激光与光电子学进展, 2011, 48 (7): 071001, 网络出版: 2011-06-02
运动序列中动目标检测的稳健性方法
Robust Method for Moving Object Detection in Dynamic Background
动目标检测 尺度不变特征 对称性约束 随机抽样一致集算法 运动估计 moving object detection scale invariant feature transform symmetry constraint random sample consensus motion estimation
摘要
提出一种运动序列中动目标检测的稳健性方法。用尺度不变特征变换(SIFT)算法生成特征描述符,基于最近邻距离比(NNDR)进行初始匹配,增加对称性约束以获得稳健的匹配点集。随机抽样一致集算法(RANSAC)用于分离背景和目标对应特征点,实现背景运动的稳健性估计。背景补偿后,相邻帧差分和数学形态学方法实现动目标的分割。真实运动序列的实验结果表明,该算法能够获得稳健的匹配点对,检测出运动目标。
Abstract
A robust approach to detect moving object in dynamic background is proposed. The feature descriptions are generated by scale invariant feature transform (SIFT) algorithm. Initial match set is obtained according to nearest neighbor distance ratio(NNDR) strategy, and a robust match set is obtained by using the constraint of symmetry. Random sample consensus(RANSAC) algorithm is applied to distinguish features in moving object region from the background. Based on background compensation, the moving object region is segmented by inter-frame difference and morphology operations.

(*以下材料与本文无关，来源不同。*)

===== src/hw/rtl/alus_pkg.sv =====
`default_nettype none
// ----------------------------------------------------------------------------
// alus_pkg - shared types, codes and arithmetic for the linear upsampler
// Holds the command handed from the front end to the back end, the
// configuration register indexes and the interpolation point function.
// ----------------------------------------------------------------------------
package alus_pkg;

    // Configuration register indexes
    typedef logic [0:0] t_cfg_index;
    localparam t_cfg_index CFG_RATE_CODE   = 1'b0;
    localparam t_cfg_index CFG_WIDE_OUTPUT = 1'b1;
    localparam int unsigned CFG_DATA_W     = 2;

    // Rate codes (anything above 2x means 4x)
    localparam logic [1:0] RATE_1X = 2'd0;
    localparam logic [1:0] RATE_2X = 2'd1;

    // Default depth of the command queue
    localparam int unsigned ALUS_QUEUE_DEPTH = 2;

    localparam logic [15:0] SIGN_FLIP  = 16'h8000;
    localparam logic [3:0]  BYTE_SHIFT = 4'd8;

    // One decoded item, ready for the back end
    typedef struct packed {
        logic [7:0] prev;      // held sample
        logic [7:0] cur;       // new sample
        logic [1:0] shift;     // log2 of the factor
        logic       wide;      // signed 16-bit output
        logic       has_prev;  // interpolated points are due
        logic       last;      // end of buffer: copies are due
    } t_cmd;

    // Back end phase
    typedef enum logic {
        PH_INTERP,
        PH_COPY
    } t_phase;

    // log2 of the upsampling factor
    function automatic logic [1:0] rate_to_shift(input logic [1:0] rate);
        logic [1:0] sh;
        case (rate)
            RATE_1X: sh = 2'd0;
            RATE_2X: sh = 2'd1;
            default: sh = 2'd2;
        endcase
        return sh;
    endfunction

    // Point k of factor 1<<shift between a and b, in output form
    function automatic logic [15:0] interp_point(input logic [7:0] a,
                                                 input logic [7:0] b,
                                                 input logic [1:0] k,
                                                 input logic [1:0] shift,
                                                 input logic       wide);
        logic [2:0]  f;
        logic [2:0]  fk;
        logic [9:0]  s;
        logic [15:0] u;
        logic [15:0] res;
        f   = 3'd1 << shift;
        fk  = f - {1'b0, k};
        s   = 10'(fk) * 10'(a) + 10'(k) * 10'(b);
        u   = {6'b0, s} << (BYTE_SHIFT - {2'b0, shift});
        if (wide) begin
            res = u ^ SIGN_FLIP;
        end else begin
            res = {8'b0, 8'(s >> shift)};
        end
        return res;
    endfunction

endpackage
`default_nettype wire


===== src/hw/rtl/alus_front.sv =====
`default_nettype none
// ----------------------------------------------------------------------------
// alus_front - input acceptance and classification
// Takes input items, pairs each with the held sample and the configuration
// in force, and pushes one command per item into the queue.
// ----------------------------------------------------------------------------
module alus_front
    import alus_pkg::*;
(
    input  wire logic       i_clk,
    input  wire logic       i_rst_n,
    input  wire logic       i_in_valid,
    output logic            o_in_ready,
    input  wire logic [7:0] i_sample_in,
    input  wire logic       i_end_of_buffer,
    input  wire logic [1:0] i_rate_code,
    input  wire logic       i_wide_output,
    input  wire logic       i_full,
    output logic            o_push,
    output t_cmd            o_cmd
);

    logic [7:0] r_prev_sample;
    logic       r_have_prev;
    logic       accept;

    assign o_in_ready = !i_full;
    assign accept     = i_in_valid && o_in_ready;
    assign o_push     = accept;

    // Command for the back end
    always_comb begin
        o_cmd.prev     = r_prev_sample;
        o_cmd.cur      = i_sample_in;
        o_cmd.shift    = rate_to_shift(i_rate_code);
        o_cmd.wide     = i_wide_output;
        o_cmd.has_prev = r_have_prev;
        o_cmd.last     = i_end_of_buffer;
    end

    // Held sample: end of buffer drops it, otherwise the new one is kept
    always_ff @(posedge i_clk) begin
        if (!i_rst_n) begin
            r_prev_sample <= '0;
            r_have_prev   <= 1'b0;
        end else if (accept) begin
            if (i_end_of_buffer) begin
                r_have_prev <= 1'b0;
            end else begin
                r_prev_sample <= i_sample_in;
                r_have_prev   <= 1'b1;
            end
        end
    end

endmodule
`default_nettype wire


===== src/hw/rtl/alus_queue.sv =====
`default_nettype none
// ----------------------------------------------------------------------------
// alus_queue - short command queue between front and back end
// Circular buffer of commands with a fill count; head is read directly.
// ----------------------------------------------------------------------------
module alus_queue
    import alus_pkg::*;
#(
    parameter int unsigned DEPTH = ALUS_QUEUE_DEPTH
) (
    input  wire logic i_clk,
    input  wire logic i_rst_n,
    input  wire logic i_push,
    input  wire t_cmd i_data,
    output logic      o_full,
    output logic      o_valid,
    output t_cmd      o_data,
    input  wire logic i_pop
);

    localparam int unsigned PTR_W = (DEPTH > 1) ? $clog2(DEPTH) : 1;
    localparam int unsigned CNT_W = $clog2(DEPTH + 1);

    t_cmd             r_mem [DEPTH];
    logic [PTR_W-1:0] r_wr_ptr, n_wr_ptr;
    logic [PTR_W-1:0] r_rd_ptr, n_rd_ptr;
    logic [CNT_W-1:0] r_count,  n_count;
    logic             push;
    logic             pop;

    assign o_full  = (r_count == CNT_W'(DEPTH));
    assign o_valid = (r_count != '0);
    assign o_data  = r_mem[r_rd_ptr];
    assign push    = i_push && !o_full;
    assign pop     = i_pop && o_valid;

    // Pointer and count updates
    always_comb begin
        n_wr_ptr = r_wr_ptr;
        n_rd_ptr = r_rd_ptr;
        n_count  = r_count;
        if (push) begin
            n_wr_ptr = (r_wr_ptr == PTR_W'(DEPTH - 1)) ? '0 : r_wr_ptr + 1'b1;
        end
        if (pop) begin
            n_rd_ptr = (r_rd_ptr == PTR_W'(DEPTH - 1)) ? '0 : r_rd_ptr + 1'b1;
        end
        if (push && !pop) begin
            n_count = r_count + 1'b1;
        end else if (pop && !push) begin
            n_count = r_count - 1'b1;
        end
    end

    always_ff @(posedge i_clk) begin
        if (!i_rst_n) begin
            r_wr_ptr <= '0;
            r_rd_ptr <= '0;
            r_count  <= '0;
        end else begin
            r_wr_ptr <= n_wr_ptr;
            r_rd_ptr <= n_rd_ptr;
            r_count  <= n_count;
        end
    end

    // Storage
    always_ff @(posedge i_clk) begin
        if (push) begin
            r_mem[r_wr_ptr] <= i_data;
        end
    end

`ifndef ASSERT_OFF
    a_count_bound: assert property (@(posedge i_clk) disable iff (!i_rst_n)
        r_count <= CNT_W'(DEPTH))
        else $error("queue count above depth");
    a_count_up: assert property (@(posedge i_clk) disable iff (!i_rst_n)
        (push && !pop) |=> (r_count == $past(r_count) + 1'b1))
        else $error("queue count did not follow push");
`endif

endmodule
`default_nettype wire


===== src/hw/rtl/alus_back.sv =====
`default_nettype none
// ----------------------------------------------------------------------------
// alus_back - result sequencer
// Walks the head command: interpolated points first, then the end-of-buffer
// copies, one result per cycle into the output register while it is not stalled.
// ----------------------------------------------------------------------------
module alus_back
    import alus_pkg::*;
(
    input  wire logic        i_clk,
    input  wire logic        i_rst_n,
    input  wire logic        i_q_valid,
    input  wire t_cmd        i_q_cmd,
    output logic             o_pop,
    output logic             o_out_valid,
    input  wire logic        i_out_ready,
    output logic signed [15:0] o_sample_out,
    output logic             o_final_out
);

    t_phase             r_phase, n_phase;
    logic [1:0]         r_k, n_k;
    logic               r_out_valid, n_out_valid;
    logic signed [15:0] r_out_sample;
    logic               r_out_final;

    logic       do_interp;
    logic       produce;
    logic       load;
    logic       advance;
    logic [1:0] k_max;
    logic       k_last;
    logic [7:0] pt_a;
    logic [1:0] pt_k;

    // Last point index for this command's factor
    always_comb begin
        case (i_q_cmd.shift)
            2'd0:    k_max = 2'd0;
            2'd1:    k_max = 2'd1;
            default: k_max = 2'd3;
        endcase
    end

    assign k_last    = (r_k == k_max);
    // no held sample: go straight to the copies, if the item has any
    assign do_interp = (r_phase == PH_INTERP) && i_q_cmd.has_prev;
    assign produce   = do_interp || i_q_cmd.last;
    assign load      = i_q_valid && produce && (!r_out_valid || i_out_ready);
    assign advance   = i_q_valid && (!produce || load);

    // Copies are point zero between the new sample and itself
    assign pt_a = do_interp ? i_q_cmd.prev : i_q_cmd.cur;
    assign pt_k = do_interp ? r_k : 2'd0;

    // Sequencer: next phase, index, pop and output valid
    always_comb begin
        n_phase     = r_phase;
        n_k         = r_k;
        o_pop       = 1'b0;
        n_out_valid = r_out_valid && !i_out_ready;
        if (load) begin
            n_out_valid = 1'b1;
        end
        if (advance) begin
            if (!produce) begin
                o_pop   = 1'b1;
                n_phase = PH_INTERP;
                n_k     = '0;
            end else if (k_last) begin
                n_k = '0;
                if (do_interp && i_q_cmd.last) begin
                    n_phase = PH_COPY;
                end else begin
                    o_pop   = 1'b1;
                    n_phase = PH_INTERP;
                end
            end else begin
                n_k = r_k + 1'b1;
            end
        end
    end

    always_ff @(posedge i_clk) begin
        if (!i_rst_n) begin
            r_phase     <= PH_INTERP;
            r_k         <= '0;
            r_out_valid <= 1'b0;
        end else begin
            r_phase     <= n_phase;
            r_k         <= n_k;
            r_out_valid <= n_out_valid;
        end
    end

    // Output register payload
    always_ff @(posedge i_clk) begin
        if (load) begin
            r_out_sample <= $signed(interp_point(pt_a, i_q_cmd.cur, pt_k,
                                                 i_q_cmd.shift, i_q_cmd.wide));
            r_out_final  <= !do_interp && k_last;
        end
    end

    assign o_out_valid  = r_out_valid;
    assign o_sample_out = r_out_sample;
    assign o_final_out  = r_out_final;

`ifndef ASSERT_OFF
    a_k_in_range: assert property (@(posedge i_clk) disable iff (!i_rst_n)
        i_q_valid |-> (r_k <= k_max))
        else $error("point index beyond factor");
    a_copy_needs_last: assert property (@(posedge i_clk) disable iff (!i_rst_n)
        (r_phase == PH_COPY) |-> (i_q_valid && i_q_cmd.last))
        else $error("copy phase without end-of-buffer command");
    a_pop_resets_seq: assert property (@(posedge i_clk) disable iff (!i_rst_n)
        o_pop |=> (r_phase == PH_INTERP && r_k == 2'd0))
        else $error("sequencer not rewound after pop");
`endif

endmodule
`default_nettype wire


===== src/hw/rtl/audio_linear_upsampler.sv =====
`default_nettype none
// An accepted item is first written into the queue; its first result is then
// loaded from the queue head into the output register.
// Throughput: one result per cycle while the output is not stalled: f results per
// item (f = 1, 2, 4), 2f with end of buffer and a held sample, none when it yields
// nothing; the queue takes new items while the back end works, until it is full.
// Reset (synchronous, active low) clears configuration, held sample, queue, output valid.
// ----------------------------------------------------------------------------
// audio_linear_upsampler - linear interpolation upsampler, 1x/2x/4x
// Front end decodes items against the held sample, a short queue decouples
// it from the back end, which emits the results one per cycle when not stalled.
// ----------------------------------------------------------------------------
module audio_linear_upsampler
    import alus_pkg::*;
#(
    parameter int unsigned QUEUE_DEPTH = ALUS_QUEUE_DEPTH
) (
    input  wire logic                  i_clk,
    input  wire logic                  i_rst_n,
    input  wire logic                  i_cfg_wr_en,
    input  wire t_cfg_index            i_cfg_index,
    input  wire logic [CFG_DATA_W-1:0] i_cfg_data,
    input  wire logic                  i_in_valid,
    output logic                       o_in_ready,
    input  wire logic [7:0]            i_sample_in,
    input  wire logic                  i_end_of_buffer,
    output logic                       o_out_valid,
    input  wire logic                  i_out_ready,
    output logic signed [15:0]         o_sample_out,
    output logic                       o_final_out
);

    logic [1:0] r_rate_code;
    logic       r_wide_output;
    logic       push;
    logic       full;
    logic       q_valid;
    logic       pop;
    t_cmd       push_cmd;
    t_cmd       head_cmd;

    // Configuration registers
    always_ff @(posedge i_clk) begin
        if (!i_rst_n) begin
            r_rate_code   <= RATE_1X;
            r_wide_output <= 1'b0;
        end else if (i_cfg_wr_en) begin
            case (i_cfg_index)
                CFG_RATE_CODE:   r_rate_code   <= i_cfg_data[1:0];
                CFG_WIDE_OUTPUT: r_wide_output <= i_cfg_data[0];
                default:         ;
            endcase
        end
    end

    alus_front u_front (
        .i_clk           (i_clk),
        .i_rst_n         (i_rst_n),
        .i_in_valid      (i_in_valid),
        .o_in_ready      (o_in_ready),
        .i_sample_in     (i_sample_in),
        .i_end_of_buffer (i_end_of_buffer),
        .i_rate_code     (r_rate_code),
        .i_wide_output   (r_wide_output),
        .i_full          (full),
        .o_push          (push),
        .o_cmd           (push_cmd)
    );

    alus_queue #(
        .DEPTH (QUEUE_DEPTH)
    ) u_queue (
        .i_clk   (i_clk),
        .i_rst_n (i_rst_n),
        .i_push  (push),
        .i_data  (push_cmd),
        .o_full  (full),
        .o_valid (q_valid),
        .o_data  (head_cmd),
        .i_pop   (pop)
    );

    alus_back u_back (
        .i_clk        (i_clk),
        .i_rst_n      (i_rst_n),
        .i_q_valid    (q_valid),
        .i_q_cmd      (head_cmd),
        .o_pop        (pop),
        .o_out_valid  (o_out_valid),
        .i_out_ready  (i_out_ready),
        .o_sample_out (o_sample_out),
        .o_final_out  (o_final_out)
    );

endmodule
`default_nettype wire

Experimental results on real video sequences from moving cameras demonstrate that the proposed algorithm can obtain a set of robust feature correspondences and detect moving object.
喻夏琼, 陈向宁. 运动序列中动目标检测的稳健性方法[J]. 激光与光电子学进展, 2011, 48(7): 071001. Yu Xiaqiong, Chen Xiangning. Robust Method for Moving Object Detection in Dynamic Background[J]. Laser & Optoelectronics Progress, 2011, 48(7): 071001.